Bce: Tornata la fiducia, inflazione sotto il 2% ma disoccupazione sale

Francoforte (Germania), 14 feb. (LaPresse) - "Per l'area dell'euro ci si attende una debolezza dell'economia nella prima parte del 2013. Nel prosieguo del 2013 l'attività dovrebbe recuperare gradualmente, sostenuta dall'orientamento accomodante della politica monetaria, dal miglioramento del clima di fiducia nei mercati finanziari e dalla loro minore frammentazione, nonché dal rafforzamento della domanda mondiale". E' quanto si legge nel bollettino mensile della Bce.

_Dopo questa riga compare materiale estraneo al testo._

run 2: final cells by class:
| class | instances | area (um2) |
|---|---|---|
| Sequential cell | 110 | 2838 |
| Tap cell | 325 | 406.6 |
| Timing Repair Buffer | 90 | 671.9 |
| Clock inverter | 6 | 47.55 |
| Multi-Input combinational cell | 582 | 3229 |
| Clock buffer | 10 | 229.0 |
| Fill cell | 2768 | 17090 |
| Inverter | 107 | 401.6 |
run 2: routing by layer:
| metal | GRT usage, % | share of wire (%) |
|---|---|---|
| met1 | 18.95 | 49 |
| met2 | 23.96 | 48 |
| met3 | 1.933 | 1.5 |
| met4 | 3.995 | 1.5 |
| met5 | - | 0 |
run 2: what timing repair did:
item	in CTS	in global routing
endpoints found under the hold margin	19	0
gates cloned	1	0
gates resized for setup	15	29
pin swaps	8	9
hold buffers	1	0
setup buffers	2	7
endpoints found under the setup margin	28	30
interface cdb_if;
    import isa_pkg::*;
    import rob_pkg::*;

    logic         valid;  // One-cycle completion pulse.
    rob_tag_t     tag;
    result_kind_t kind;
    word_t        value;

    modport producer (
        output valid, tag, kind, value
    );

    modport consumer (
        input valid, tag, kind, value
    );
endinterface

L'inflazione "secondo le attese si porterà al di sotto del 2 per cento nei prossimi mesi. Nell'orizzonte rilevante per la politica monetaria le pressioni inflazionistiche dovrebbero rimanere contenute". "Per promuovere la fiducia, è fondamentale che i governi riducano ulteriormente gli squilibri sia di bilancio sia strutturali e proseguano nella ristrutturazione del settore finanziario" aggiunge il bollettino Migliora invece la situazione del credito. "Per quanto riguarda le condizioni di liquidità delle banche, le controparti hanno finora rimborsato un importo di 140,6 miliardi di euro dei 489,2 miliardi ottenuti nella prima delle due operazioni di rifinanziamento a più lungo termine (ORLT) a tre anni regolate nel dicembre 2011 e nel marzo 2012. Ciò riflette il miglioramento del clima di fiducia nei mercati finanziari" spiega l'eurotower. "L'analisi economica indica che l'evoluzione dei prezzi dovrebbe permanere in linea con la relativa definizione di stabilità nel medio periodo. La verifica incrociata con i segnali dell'analisi monetaria conferma questo scenario" prosegue il bollettino.

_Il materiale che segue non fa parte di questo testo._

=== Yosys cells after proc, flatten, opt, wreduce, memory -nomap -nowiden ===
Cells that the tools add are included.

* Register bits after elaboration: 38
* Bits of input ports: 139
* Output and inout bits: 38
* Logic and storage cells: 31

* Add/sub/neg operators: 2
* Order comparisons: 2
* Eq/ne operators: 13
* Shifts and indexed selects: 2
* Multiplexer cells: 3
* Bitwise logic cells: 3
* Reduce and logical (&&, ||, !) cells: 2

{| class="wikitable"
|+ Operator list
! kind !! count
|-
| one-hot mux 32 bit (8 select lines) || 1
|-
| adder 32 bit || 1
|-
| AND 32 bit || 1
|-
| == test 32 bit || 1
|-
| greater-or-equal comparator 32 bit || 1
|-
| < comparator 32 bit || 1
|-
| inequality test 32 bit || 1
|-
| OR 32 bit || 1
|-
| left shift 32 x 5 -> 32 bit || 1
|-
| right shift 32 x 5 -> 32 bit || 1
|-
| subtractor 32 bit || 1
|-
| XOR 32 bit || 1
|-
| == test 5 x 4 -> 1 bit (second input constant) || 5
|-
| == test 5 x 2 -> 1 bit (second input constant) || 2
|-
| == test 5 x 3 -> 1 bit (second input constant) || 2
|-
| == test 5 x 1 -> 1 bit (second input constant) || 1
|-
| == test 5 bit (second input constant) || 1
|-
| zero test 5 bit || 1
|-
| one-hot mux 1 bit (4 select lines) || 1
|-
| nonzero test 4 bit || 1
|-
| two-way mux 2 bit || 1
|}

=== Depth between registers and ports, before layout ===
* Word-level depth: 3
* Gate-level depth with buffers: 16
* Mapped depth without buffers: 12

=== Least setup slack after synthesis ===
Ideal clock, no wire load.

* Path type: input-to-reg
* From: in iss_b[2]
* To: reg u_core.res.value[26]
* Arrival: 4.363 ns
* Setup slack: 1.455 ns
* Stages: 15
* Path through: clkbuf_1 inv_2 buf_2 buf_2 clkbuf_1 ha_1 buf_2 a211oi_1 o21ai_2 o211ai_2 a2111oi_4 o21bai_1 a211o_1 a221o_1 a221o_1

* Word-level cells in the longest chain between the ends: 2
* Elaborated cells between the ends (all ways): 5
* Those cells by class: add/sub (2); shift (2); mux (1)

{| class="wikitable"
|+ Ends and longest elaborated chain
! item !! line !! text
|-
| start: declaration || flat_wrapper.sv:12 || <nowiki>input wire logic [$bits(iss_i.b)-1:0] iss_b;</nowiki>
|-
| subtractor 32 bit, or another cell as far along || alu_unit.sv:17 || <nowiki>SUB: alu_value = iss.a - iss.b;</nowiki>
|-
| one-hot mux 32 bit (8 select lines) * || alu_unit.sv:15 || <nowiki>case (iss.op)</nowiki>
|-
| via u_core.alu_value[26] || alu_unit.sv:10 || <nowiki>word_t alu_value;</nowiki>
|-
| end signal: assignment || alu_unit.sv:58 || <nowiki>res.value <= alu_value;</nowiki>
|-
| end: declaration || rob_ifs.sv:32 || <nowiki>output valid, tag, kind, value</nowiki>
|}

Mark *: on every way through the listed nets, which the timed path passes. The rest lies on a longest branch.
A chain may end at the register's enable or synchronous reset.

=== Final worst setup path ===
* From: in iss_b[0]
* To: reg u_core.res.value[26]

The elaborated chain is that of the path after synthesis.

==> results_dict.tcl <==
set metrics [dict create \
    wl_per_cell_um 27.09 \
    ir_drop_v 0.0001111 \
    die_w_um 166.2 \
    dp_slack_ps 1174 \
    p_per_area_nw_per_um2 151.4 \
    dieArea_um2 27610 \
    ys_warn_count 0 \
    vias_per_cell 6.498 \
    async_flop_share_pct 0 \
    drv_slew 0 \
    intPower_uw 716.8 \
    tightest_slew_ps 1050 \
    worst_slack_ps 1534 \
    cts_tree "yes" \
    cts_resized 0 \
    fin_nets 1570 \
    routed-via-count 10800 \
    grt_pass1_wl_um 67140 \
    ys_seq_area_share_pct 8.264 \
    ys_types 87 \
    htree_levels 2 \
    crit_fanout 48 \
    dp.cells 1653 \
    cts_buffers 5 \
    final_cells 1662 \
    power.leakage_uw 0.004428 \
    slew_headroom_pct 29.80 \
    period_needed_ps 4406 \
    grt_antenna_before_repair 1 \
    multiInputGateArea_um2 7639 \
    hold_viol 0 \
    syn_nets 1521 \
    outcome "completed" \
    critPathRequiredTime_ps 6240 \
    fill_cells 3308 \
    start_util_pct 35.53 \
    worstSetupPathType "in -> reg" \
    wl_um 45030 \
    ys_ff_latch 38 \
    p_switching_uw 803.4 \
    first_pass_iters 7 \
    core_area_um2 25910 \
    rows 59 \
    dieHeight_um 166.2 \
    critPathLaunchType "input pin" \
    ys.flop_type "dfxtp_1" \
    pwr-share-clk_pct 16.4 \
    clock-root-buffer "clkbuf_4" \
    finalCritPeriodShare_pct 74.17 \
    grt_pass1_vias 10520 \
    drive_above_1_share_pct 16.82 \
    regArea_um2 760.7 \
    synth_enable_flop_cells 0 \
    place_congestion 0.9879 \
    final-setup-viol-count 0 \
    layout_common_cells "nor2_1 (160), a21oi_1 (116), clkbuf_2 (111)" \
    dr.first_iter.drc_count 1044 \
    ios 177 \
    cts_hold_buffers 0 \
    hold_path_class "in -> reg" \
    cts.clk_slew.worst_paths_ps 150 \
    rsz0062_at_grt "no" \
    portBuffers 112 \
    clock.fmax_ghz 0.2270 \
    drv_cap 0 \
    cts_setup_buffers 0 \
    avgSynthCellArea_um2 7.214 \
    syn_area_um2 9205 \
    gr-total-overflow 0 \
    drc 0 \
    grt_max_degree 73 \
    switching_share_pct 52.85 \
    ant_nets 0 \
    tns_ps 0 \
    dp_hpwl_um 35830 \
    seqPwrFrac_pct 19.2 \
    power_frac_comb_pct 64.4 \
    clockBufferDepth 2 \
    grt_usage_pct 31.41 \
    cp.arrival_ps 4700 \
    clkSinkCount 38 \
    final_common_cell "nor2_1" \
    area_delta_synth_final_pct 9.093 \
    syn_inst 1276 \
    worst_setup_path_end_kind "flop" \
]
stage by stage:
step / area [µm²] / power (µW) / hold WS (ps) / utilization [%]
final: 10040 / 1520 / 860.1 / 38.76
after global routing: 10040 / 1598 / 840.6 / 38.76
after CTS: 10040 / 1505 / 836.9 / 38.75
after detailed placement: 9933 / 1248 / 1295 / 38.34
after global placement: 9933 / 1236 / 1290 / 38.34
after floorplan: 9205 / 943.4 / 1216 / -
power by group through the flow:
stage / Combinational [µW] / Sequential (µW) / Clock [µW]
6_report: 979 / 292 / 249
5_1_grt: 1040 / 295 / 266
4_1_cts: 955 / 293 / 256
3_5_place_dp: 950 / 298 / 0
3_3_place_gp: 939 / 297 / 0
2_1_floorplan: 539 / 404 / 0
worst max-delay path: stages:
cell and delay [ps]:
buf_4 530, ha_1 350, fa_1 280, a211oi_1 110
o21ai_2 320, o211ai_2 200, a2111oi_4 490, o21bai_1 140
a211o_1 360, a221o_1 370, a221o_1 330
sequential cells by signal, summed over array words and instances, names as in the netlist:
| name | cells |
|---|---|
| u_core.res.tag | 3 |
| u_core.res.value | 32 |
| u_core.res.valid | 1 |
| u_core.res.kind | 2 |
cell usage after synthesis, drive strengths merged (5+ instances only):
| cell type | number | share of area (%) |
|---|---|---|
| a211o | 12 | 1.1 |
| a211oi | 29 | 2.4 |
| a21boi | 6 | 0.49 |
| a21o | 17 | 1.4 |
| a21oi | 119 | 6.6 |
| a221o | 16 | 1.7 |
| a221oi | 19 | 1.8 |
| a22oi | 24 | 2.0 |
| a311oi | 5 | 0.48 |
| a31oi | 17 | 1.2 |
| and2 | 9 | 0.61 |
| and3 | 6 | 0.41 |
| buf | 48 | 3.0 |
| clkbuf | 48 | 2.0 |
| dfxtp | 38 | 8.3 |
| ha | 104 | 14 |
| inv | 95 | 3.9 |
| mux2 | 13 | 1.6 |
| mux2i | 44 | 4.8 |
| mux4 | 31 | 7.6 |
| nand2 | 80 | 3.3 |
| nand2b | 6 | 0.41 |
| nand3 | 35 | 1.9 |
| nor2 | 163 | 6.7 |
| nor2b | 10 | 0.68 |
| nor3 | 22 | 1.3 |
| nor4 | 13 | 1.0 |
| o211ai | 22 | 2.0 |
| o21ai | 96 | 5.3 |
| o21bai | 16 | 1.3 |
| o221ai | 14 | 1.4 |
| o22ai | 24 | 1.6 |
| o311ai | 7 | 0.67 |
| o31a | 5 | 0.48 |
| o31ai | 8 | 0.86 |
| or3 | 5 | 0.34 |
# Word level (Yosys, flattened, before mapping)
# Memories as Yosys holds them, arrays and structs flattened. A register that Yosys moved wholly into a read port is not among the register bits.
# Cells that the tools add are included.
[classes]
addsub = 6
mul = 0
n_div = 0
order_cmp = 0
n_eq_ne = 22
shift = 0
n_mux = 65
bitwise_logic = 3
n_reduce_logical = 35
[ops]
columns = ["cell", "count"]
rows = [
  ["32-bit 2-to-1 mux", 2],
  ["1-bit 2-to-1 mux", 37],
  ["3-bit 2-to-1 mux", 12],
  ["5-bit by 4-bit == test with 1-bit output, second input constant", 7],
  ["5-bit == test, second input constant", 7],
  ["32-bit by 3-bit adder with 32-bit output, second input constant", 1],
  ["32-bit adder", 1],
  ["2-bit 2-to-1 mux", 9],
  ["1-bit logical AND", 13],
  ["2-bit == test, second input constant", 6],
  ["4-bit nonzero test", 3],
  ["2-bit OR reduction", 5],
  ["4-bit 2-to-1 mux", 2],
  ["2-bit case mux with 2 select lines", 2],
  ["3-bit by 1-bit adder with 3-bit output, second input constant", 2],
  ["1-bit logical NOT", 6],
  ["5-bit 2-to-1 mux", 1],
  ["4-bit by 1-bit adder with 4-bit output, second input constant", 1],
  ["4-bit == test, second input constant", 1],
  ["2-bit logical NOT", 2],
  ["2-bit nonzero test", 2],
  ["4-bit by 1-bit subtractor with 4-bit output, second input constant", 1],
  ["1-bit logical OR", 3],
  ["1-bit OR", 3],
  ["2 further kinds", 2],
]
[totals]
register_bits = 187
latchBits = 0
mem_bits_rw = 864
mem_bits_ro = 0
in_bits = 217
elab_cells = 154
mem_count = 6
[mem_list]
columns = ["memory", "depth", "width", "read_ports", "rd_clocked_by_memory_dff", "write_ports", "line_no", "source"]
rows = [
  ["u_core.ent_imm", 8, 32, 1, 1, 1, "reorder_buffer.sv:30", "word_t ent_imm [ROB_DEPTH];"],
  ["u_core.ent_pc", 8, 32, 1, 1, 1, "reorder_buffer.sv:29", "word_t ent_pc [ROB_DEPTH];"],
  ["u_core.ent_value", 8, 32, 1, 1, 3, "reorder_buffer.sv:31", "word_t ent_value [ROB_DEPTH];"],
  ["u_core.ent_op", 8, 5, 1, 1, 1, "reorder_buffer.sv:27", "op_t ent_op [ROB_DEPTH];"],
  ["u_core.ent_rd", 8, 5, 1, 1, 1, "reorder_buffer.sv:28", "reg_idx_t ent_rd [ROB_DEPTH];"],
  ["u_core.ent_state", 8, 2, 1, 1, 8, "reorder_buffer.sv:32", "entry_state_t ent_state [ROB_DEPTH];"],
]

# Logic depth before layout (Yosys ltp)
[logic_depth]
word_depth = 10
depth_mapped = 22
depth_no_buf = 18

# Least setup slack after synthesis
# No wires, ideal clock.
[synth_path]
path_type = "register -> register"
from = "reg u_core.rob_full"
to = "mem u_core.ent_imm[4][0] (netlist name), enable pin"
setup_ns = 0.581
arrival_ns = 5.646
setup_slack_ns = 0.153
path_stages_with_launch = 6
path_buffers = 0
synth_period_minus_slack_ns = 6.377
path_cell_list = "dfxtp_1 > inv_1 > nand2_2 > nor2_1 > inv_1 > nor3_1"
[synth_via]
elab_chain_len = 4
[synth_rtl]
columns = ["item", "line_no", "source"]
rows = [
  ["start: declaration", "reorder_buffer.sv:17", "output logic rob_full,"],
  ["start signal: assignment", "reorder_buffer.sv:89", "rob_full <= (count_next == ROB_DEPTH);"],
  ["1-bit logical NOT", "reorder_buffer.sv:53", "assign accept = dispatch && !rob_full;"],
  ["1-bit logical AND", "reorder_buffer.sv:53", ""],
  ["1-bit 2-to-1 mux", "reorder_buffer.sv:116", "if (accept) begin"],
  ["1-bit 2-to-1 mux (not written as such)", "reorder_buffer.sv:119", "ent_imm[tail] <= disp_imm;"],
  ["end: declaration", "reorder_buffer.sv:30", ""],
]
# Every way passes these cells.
===== src/rtl/gb_bus_config.svh =====
`ifndef GB_BUS_CONFIG_SVH
`define GB_BUS_CONFIG_SVH

// Value seen on a read nobody answers
`define GB_OPEN_BUS 8'hff

// Bytes moved per OAM DMA, also the sprite table size
`define GB_OAM_BYTES 160

// Array depths
`define GB_VRAM_DEPTH 8192
`define GB_OAM_DEPTH 256
`define GB_HRAM_DEPTH 128

// DMA start register in the IO page
`define GB_DMA_REG_ADR 16'hff46

`endif

===== src/rtl/gb_bus_pkg.sv =====
package gb_bus_pkg;

	typedef logic [15:0] addr_t;
	typedef logic [7:0]  data_t;

	typedef logic [12:0] vram_adr_t;
	typedef logic [7:0]  oam_adr_t;
	typedef logic [6:0]  hram_adr_t;

	typedef enum logic [2:0] {
		REG_EXT,
		REG_VRAM,
		REG_OAM,
		REG_HRAM,
		REG_DMA_REG,
		REG_NONE
	} region_e;

	typedef enum logic [1:0] {
		DMA_IDLE,
		DMA_RUN,
		DMA_LAST
	} dma_state_e;

endpackage


===== src/rtl/gb_ram.sv =====
`timescale 1ns/1ps

module gb_ram #(
	parameter int DEPTH = 256
) (
	input  logic                     gbclk,
	input  logic [$clog2(DEPTH)-1:0] adr,
	input  gb_bus_pkg::data_t        wdata,
	input  logic                     we,
	output gb_bus_pkg::data_t        rdata
);

	gb_bus_pkg::data_t mem [DEPTH];

	// Read every cycle, old data on a same-cycle write
	always_ff @(posedge gbclk) begin
		if (we) begin
			mem[adr] <= wdata;
		end
		rdata <= mem[adr];
	end

endmodule


===== config.mk =====
export PLATFORM = sky130hd
export DESIGN_NAME = gb_ram
export DESIGN_NICKNAME = d
export VERILOG_FILES = /design/src/rtl/gb_bus_config.svh /design/src/rtl/gb_bus_pkg.sv /design/src/rtl/gb_ram.sv
export SDC_FILE = /design/constraint.sdc
export NUM_CORES = 2
export LEC_CHECK = 0
export BUFFER_PORTS_ARGS = -buffer_cell sky130_fd_sc_hd__clkbuf_2
export CORE_MARGIN = 2
export CORE_UTILIZATION = 40
export CTS_CLUSTER_SIZE = 12
export DETAILED_ROUTE_END_ITERATION = 10
export GPL_ROUTABILITY_DRIVEN = 0
export MAX_ROUTING_LAYER = met4
export PLACE_DENSITY = 0.56
export SLEW_MARGIN = 10
export SYNTH_ARGS = -nofsm -noshare
export SYNTH_HDL_FRONTEND = slang
export SYNTH_SLANG_ARGS = --single-unit

===== constraint.sdc =====
create_clock -name gbclk -period 3.7 [get_ports gbclk]
set_input_delay 0.185 -clock gbclk [delete_from_list [all_inputs] [get_ports gbclk]]
set_output_delay 0.185 -clock gbclk [all_outputs]
set_load 0.05 [all_outputs]

---- Word-level counts from Yosys, hierarchy flattened ----
Memories as Yosys holds them, arrays and structs flattened. A register that Yosys moved wholly into a read port is not among the register bits.
Index checks and enable logic that the tools add are counted.
storage, ports and cells
  register bits after elaboration ......... 0
  RAM bits ................................ 2048
  bits of input ports ..................... 18
  output and inout bits ................... 8
  word-level logic and storage cells ...... 3
  memories ................................ 1
operators by class
  multiplexer cells ....................... 2
memory list
  name  depth  bits a word  read ports  clocked after memory_dff  wr ports  line          text
  mem   256    8            1           1                         1         gb_ram.sv:13  gb_bus_pkg::data_t mem [DEPTH];
operators with widths
  kind               count
  1-bit two-way mux  2

---- Logic depth before layout (Yosys ltp) ----
  depth in word-level cells ............... 2
  mapped depth ............................ 10
  mapped depth without buffers ............ 5

---- Worst setup path before layout ----
No wires, ideal clock.
  path kind ............................... input to register
  from .................................... input adr[1]
  to ...................................... memory mem[111][0] (netlist bit), enable pin
  setup time .............................. 0.370 ns
  arrival time ............................ 2.034 ns
  required time ........................... 3.330 ns
  setup slack ............................. 1.296 ns
  stages on the path ...................... 9
  path buffers ............................ 5
  cell sequence ........................... buf_2 clkbuf_1 clkbuf_1 nand2_1 buf_2 nor2_1 nand2_1 clkbuf_1 nor2_1
RTL lines
  element             line          text
  start: declaration  gb_ram.sv:7   input logic [$clog2(DEPTH)-1:0] adr,
  end: declaration    gb_ram.sv:13
No word-level cell before the write port.
[config.mk]
export PLATFORM = sky130hd
export DESIGN_NAME = gb_oam_dma
export DESIGN_NICKNAME = d
export VERILOG_FILES = /design/src/rtl/gb_bus_pkg.sv /design/src/rtl/gb_oam_dma.sv
export VERILOG_INCLUDE_DIRS = /design/src /design/src/rtl
export SDC_FILE = /design/constraint.sdc
export NUM_CORES = 1
export LEC_CHECK = 0
export ABC_CLOCK_PERIOD_IN_PS = 1550
export BUFFER_PORTS_ARGS = -buffer_cell sky130_fd_sc_hd__buf_2
export CAP_MARGIN = 40
export CORE_ASPECT_RATIO = 0.75
export CORE_MARGIN = 2
export CORE_UTILIZATION = 40
export CTS_CLUSTER_DIAMETER = 100
export DETAILED_ROUTE_END_ITERATION = 12
export GPL_ROUTABILITY_DRIVEN = 0
export PLACE_DENSITY = 0.74
export SYNTH_ARGS = -nofsm -noshare
export SYNTH_HDL_FRONTEND = slang
export SYNTH_SLANG_ARGS = --single-unit
export TNS_END_PERCENT = 10
[constraint.sdc]
create_clock -name gbclk -period 1.55 [get_ports gbclk]
set_input_delay 0 -clock gbclk [delete_from_list [all_inputs] [get_ports gbclk]]
set_output_delay 0 -clock gbclk [all_outputs]
set_load 0.01 [all_outputs]
[src/rtl/gb_bus_config.svh]
`ifndef GB_BUS_CONFIG_SVH
`define GB_BUS_CONFIG_SVH

// Value seen on a read nobody answers
`define GB_OPEN_BUS 8'hff

// Bytes moved per OAM DMA, also the sprite table size
`define GB_OAM_BYTES 160

// Array depths
`define GB_VRAM_DEPTH 8192
`define GB_OAM_DEPTH 256
`define GB_HRAM_DEPTH 128

// DMA start register in the IO page
`define GB_DMA_REG_ADR 16'hff46

`endif
[src/rtl/gb_bus_pkg.sv]
package gb_bus_pkg;

	typedef logic [15:0] addr_t;
	typedef logic [7:0]  data_t;

	typedef logic [12:0] vram_adr_t;
	typedef logic [7:0]  oam_adr_t;
	typedef logic [6:0]  hram_adr_t;

	typedef enum logic [2:0] {
		REG_EXT,
		REG_VRAM,
		REG_OAM,
		REG_HRAM,
		REG_DMA_REG,
		REG_NONE
	} region_e;

	typedef enum logic [1:0] {
		DMA_IDLE,
		DMA_RUN,
		DMA_LAST
	} dma_state_e;

endpackage

[src/rtl/gb_oam_dma.sv]
`timescale 1ns/1ps
`include "gb_bus_config.svh"

module gb_oam_dma (
	input  logic                 gbclk,
	input  logic                 rst,
	input  logic                 dma_start,
	input  gb_bus_pkg::data_t    cpu_wdata,
	input  gb_bus_pkg::data_t    dma_rdata,
	output logic                 dma_active,
	output gb_bus_pkg::data_t    dma_page,
	output gb_bus_pkg::addr_t    dma_src_adr,
	output logic                 dma_rd,
	output gb_bus_pkg::oam_adr_t dma_oam_adr,
	output gb_bus_pkg::data_t    dma_wdata,
	output logic                 dma_wr
);

	import gb_bus_pkg::*;

	dma_state_e state;
	oam_adr_t   cnt;
	oam_adr_t   wr_idx;
	logic       wr_pending;
	data_t      page;

	assign dma_active  = (state != DMA_IDLE);
	assign dma_rd      = (state == DMA_RUN);
	assign dma_src_adr = {page, cnt};
	assign dma_page    = page;

	// Write side trails the read side by one cycle
	assign dma_oam_adr = wr_idx;
	assign dma_wr      = wr_pending;
	assign dma_wdata   = dma_rdata;

	always_ff @(posedge gbclk) begin
		wr_idx <= cnt;
		if (rst) begin
			state      <= DMA_IDLE;
			cnt        <= '0;
			wr_pending <= 1'b0;
			page       <= '0;
		end else begin
			wr_pending <= dma_rd;
			case (state)
				DMA_IDLE: begin
					if (dma_start) begin
						state <= DMA_RUN;
						cnt   <= '0;
						page  <= cpu_wdata;
					end
				end
				DMA_RUN: begin
					cnt <= cnt + 1'b1;
					if (cnt == oam_adr_t'(`GB_OAM_BYTES - 1)) begin
						state <= DMA_LAST;
					end
				end
				// Only the final OAM write left
				DMA_LAST: state <= DMA_IDLE;
				default:  state <= DMA_IDLE;
			endcase
		end
	end

endmodule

La ritrovata fiducia però per ora non si tramuta in posti di lavoro. Il tasso di disoccupazione, che è andato aumentando sin dalla prima metà del 2011, è rimasto fermo all'11,7 per cento tra novembre e dicembre. Il tasso atteso per il 2013 e il 2014 è stato però rivisto al rialzo nell'ultima Survey of Professional Forecasters al 12,1% per il 2013, era all'11.6% nel 4° trimestre 2012. Dovrebbe poi calare fino all'11,2% nel 2015 e al 9,5% nel 2017.